* [Brief]:
Return only the stretch of the material below that begins with the line containing "[run 2: power groups by stage]" and ends with the line containing "[run 2: layout make-up]", exactly; both of those lines belong to it.

* [Entries provided]:
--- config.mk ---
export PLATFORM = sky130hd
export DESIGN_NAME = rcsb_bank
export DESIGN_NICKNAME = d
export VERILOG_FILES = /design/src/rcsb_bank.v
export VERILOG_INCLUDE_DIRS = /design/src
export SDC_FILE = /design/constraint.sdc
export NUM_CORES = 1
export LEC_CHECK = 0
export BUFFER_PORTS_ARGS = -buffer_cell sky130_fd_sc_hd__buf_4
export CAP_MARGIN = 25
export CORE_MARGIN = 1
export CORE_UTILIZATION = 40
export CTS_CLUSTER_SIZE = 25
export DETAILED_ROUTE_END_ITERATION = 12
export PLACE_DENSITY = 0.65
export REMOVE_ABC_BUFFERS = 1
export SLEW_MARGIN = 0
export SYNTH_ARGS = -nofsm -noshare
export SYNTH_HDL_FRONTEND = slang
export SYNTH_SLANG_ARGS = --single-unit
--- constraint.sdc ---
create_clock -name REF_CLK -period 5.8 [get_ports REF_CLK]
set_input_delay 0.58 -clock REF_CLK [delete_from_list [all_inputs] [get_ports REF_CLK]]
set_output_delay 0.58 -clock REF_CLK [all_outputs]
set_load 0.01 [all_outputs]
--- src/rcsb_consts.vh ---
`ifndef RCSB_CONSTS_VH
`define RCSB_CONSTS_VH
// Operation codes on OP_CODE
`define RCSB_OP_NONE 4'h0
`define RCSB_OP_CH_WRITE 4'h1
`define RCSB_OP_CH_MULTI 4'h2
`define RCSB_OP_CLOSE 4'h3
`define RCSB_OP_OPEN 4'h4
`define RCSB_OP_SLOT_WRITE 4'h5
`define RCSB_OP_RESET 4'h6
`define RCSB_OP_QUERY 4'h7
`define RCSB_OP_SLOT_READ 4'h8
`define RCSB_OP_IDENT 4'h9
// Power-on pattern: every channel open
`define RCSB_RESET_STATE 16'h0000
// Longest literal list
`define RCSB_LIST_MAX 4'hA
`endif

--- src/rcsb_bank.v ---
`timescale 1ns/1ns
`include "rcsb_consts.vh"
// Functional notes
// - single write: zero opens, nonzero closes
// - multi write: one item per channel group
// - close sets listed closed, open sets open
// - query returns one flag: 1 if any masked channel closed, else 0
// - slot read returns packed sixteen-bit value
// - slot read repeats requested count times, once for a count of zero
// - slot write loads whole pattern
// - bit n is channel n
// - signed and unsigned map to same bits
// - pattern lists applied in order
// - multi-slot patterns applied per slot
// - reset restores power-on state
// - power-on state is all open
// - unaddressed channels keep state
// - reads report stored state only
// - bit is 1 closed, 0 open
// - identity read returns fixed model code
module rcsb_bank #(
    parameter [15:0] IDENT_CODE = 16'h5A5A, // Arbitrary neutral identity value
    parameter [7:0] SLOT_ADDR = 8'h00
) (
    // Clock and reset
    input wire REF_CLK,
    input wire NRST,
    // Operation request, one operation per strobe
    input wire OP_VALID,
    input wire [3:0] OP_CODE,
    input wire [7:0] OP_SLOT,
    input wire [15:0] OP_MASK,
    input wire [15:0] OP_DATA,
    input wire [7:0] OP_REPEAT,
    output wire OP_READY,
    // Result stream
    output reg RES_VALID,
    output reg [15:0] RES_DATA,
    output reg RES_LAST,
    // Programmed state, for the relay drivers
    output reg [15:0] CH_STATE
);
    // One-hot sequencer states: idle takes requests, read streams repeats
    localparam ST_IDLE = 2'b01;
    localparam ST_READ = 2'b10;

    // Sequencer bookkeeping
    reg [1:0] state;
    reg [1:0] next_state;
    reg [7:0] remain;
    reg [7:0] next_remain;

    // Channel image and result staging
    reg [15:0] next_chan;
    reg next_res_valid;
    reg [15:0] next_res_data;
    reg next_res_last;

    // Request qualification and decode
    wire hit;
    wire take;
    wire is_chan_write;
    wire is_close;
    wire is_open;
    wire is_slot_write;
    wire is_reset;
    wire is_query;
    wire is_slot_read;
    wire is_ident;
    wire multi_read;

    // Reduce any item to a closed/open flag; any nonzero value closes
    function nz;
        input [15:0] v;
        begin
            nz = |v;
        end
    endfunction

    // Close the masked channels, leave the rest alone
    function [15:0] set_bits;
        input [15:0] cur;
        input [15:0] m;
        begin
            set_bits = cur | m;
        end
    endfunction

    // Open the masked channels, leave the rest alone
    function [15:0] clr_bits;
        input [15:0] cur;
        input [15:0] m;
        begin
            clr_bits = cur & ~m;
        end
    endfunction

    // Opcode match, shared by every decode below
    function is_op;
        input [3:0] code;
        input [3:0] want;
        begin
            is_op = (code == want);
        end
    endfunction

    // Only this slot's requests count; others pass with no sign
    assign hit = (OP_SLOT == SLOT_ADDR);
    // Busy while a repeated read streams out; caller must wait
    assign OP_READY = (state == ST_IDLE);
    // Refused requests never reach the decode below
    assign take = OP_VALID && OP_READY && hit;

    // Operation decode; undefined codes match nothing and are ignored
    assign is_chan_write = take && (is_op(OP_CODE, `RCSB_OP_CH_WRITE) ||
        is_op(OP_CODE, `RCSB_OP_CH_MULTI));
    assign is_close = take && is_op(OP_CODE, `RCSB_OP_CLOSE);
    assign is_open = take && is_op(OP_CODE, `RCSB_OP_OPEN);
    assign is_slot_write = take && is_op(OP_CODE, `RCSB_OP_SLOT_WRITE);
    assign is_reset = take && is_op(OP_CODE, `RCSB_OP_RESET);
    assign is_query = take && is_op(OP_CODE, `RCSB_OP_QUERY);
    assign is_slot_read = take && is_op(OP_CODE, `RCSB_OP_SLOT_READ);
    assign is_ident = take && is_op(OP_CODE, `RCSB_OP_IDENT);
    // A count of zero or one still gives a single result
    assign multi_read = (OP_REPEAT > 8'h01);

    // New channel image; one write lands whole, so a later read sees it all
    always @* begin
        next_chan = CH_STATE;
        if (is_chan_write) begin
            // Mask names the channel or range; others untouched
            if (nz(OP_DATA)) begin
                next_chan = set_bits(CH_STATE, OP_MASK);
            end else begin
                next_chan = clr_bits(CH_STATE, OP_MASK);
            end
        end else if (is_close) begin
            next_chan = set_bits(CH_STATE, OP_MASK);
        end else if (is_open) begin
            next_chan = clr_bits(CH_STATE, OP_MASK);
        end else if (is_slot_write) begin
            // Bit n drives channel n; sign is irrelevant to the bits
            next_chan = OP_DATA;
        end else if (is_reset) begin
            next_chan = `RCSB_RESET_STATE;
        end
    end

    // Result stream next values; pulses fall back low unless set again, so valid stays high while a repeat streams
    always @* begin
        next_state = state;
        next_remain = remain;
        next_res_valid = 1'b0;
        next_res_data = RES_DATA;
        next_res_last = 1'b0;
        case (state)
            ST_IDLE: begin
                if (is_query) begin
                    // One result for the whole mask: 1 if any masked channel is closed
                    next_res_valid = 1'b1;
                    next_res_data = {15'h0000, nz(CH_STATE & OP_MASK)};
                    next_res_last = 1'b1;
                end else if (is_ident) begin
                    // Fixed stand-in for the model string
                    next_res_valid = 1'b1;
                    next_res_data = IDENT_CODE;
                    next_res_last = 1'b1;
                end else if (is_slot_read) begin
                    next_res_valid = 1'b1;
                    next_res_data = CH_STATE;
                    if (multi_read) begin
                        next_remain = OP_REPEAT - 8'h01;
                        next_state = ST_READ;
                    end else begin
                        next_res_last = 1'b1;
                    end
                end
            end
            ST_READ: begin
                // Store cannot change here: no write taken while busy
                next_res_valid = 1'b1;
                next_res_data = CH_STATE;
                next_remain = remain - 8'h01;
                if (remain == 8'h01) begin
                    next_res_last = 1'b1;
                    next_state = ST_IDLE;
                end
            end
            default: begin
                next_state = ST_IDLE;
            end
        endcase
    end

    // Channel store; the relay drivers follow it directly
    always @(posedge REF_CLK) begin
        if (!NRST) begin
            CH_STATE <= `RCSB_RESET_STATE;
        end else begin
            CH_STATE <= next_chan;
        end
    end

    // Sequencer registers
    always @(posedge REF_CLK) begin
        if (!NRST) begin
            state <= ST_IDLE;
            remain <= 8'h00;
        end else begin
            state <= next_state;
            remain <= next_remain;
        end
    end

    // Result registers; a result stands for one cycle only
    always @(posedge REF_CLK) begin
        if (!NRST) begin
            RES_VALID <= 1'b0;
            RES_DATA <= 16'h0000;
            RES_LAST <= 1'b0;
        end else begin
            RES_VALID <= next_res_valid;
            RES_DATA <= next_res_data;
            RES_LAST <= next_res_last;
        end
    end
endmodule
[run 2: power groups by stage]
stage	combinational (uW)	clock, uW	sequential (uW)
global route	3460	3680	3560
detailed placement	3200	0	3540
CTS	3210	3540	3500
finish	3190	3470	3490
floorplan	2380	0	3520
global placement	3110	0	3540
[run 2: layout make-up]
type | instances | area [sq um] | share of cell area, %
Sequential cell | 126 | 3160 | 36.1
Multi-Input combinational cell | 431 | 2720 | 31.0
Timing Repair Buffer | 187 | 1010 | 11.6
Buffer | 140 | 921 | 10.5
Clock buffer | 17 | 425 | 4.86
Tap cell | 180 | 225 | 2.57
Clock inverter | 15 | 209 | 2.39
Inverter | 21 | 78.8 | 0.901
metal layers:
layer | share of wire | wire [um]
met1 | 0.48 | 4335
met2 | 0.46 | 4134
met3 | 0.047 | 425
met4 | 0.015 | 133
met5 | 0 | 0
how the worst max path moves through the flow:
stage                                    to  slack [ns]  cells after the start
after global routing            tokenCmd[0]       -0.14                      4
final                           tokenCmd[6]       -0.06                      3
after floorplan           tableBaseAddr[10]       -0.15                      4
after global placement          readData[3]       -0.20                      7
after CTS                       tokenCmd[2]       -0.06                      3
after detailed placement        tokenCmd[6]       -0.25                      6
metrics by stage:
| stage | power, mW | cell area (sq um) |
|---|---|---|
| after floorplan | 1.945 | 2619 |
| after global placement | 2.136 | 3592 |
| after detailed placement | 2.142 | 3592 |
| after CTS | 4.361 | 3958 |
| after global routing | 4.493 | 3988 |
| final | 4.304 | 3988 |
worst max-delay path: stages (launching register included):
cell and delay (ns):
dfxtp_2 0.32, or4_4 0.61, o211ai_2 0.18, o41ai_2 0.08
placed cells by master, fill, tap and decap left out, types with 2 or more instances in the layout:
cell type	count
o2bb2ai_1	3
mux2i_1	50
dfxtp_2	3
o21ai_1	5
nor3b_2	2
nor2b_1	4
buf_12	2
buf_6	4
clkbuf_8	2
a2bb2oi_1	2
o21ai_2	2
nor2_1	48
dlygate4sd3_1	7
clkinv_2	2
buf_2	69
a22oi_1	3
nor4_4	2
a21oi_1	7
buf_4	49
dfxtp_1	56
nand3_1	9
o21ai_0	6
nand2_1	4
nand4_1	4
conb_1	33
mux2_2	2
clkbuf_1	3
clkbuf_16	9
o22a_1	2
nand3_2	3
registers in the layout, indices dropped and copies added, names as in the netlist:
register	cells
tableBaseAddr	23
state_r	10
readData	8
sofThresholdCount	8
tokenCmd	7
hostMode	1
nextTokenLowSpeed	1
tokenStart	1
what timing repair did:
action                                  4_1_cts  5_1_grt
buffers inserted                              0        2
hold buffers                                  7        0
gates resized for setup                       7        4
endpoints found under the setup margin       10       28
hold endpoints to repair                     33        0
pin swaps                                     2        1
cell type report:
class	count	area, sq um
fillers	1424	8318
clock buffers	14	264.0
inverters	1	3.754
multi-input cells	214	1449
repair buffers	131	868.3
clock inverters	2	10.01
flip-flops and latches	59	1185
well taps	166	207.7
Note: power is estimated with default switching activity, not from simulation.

* [Your solution]:
[run 2: power groups by stage]
stage	combinational (uW)	clock, uW	sequential (uW)
global route	3460	3680	3560
detailed placement	3200	0	3540
CTS	3210	3540	3500
finish	3190	3470	3490
floorplan	2380	0	3520
global placement	3110	0	3540
[run 2: layout make-up]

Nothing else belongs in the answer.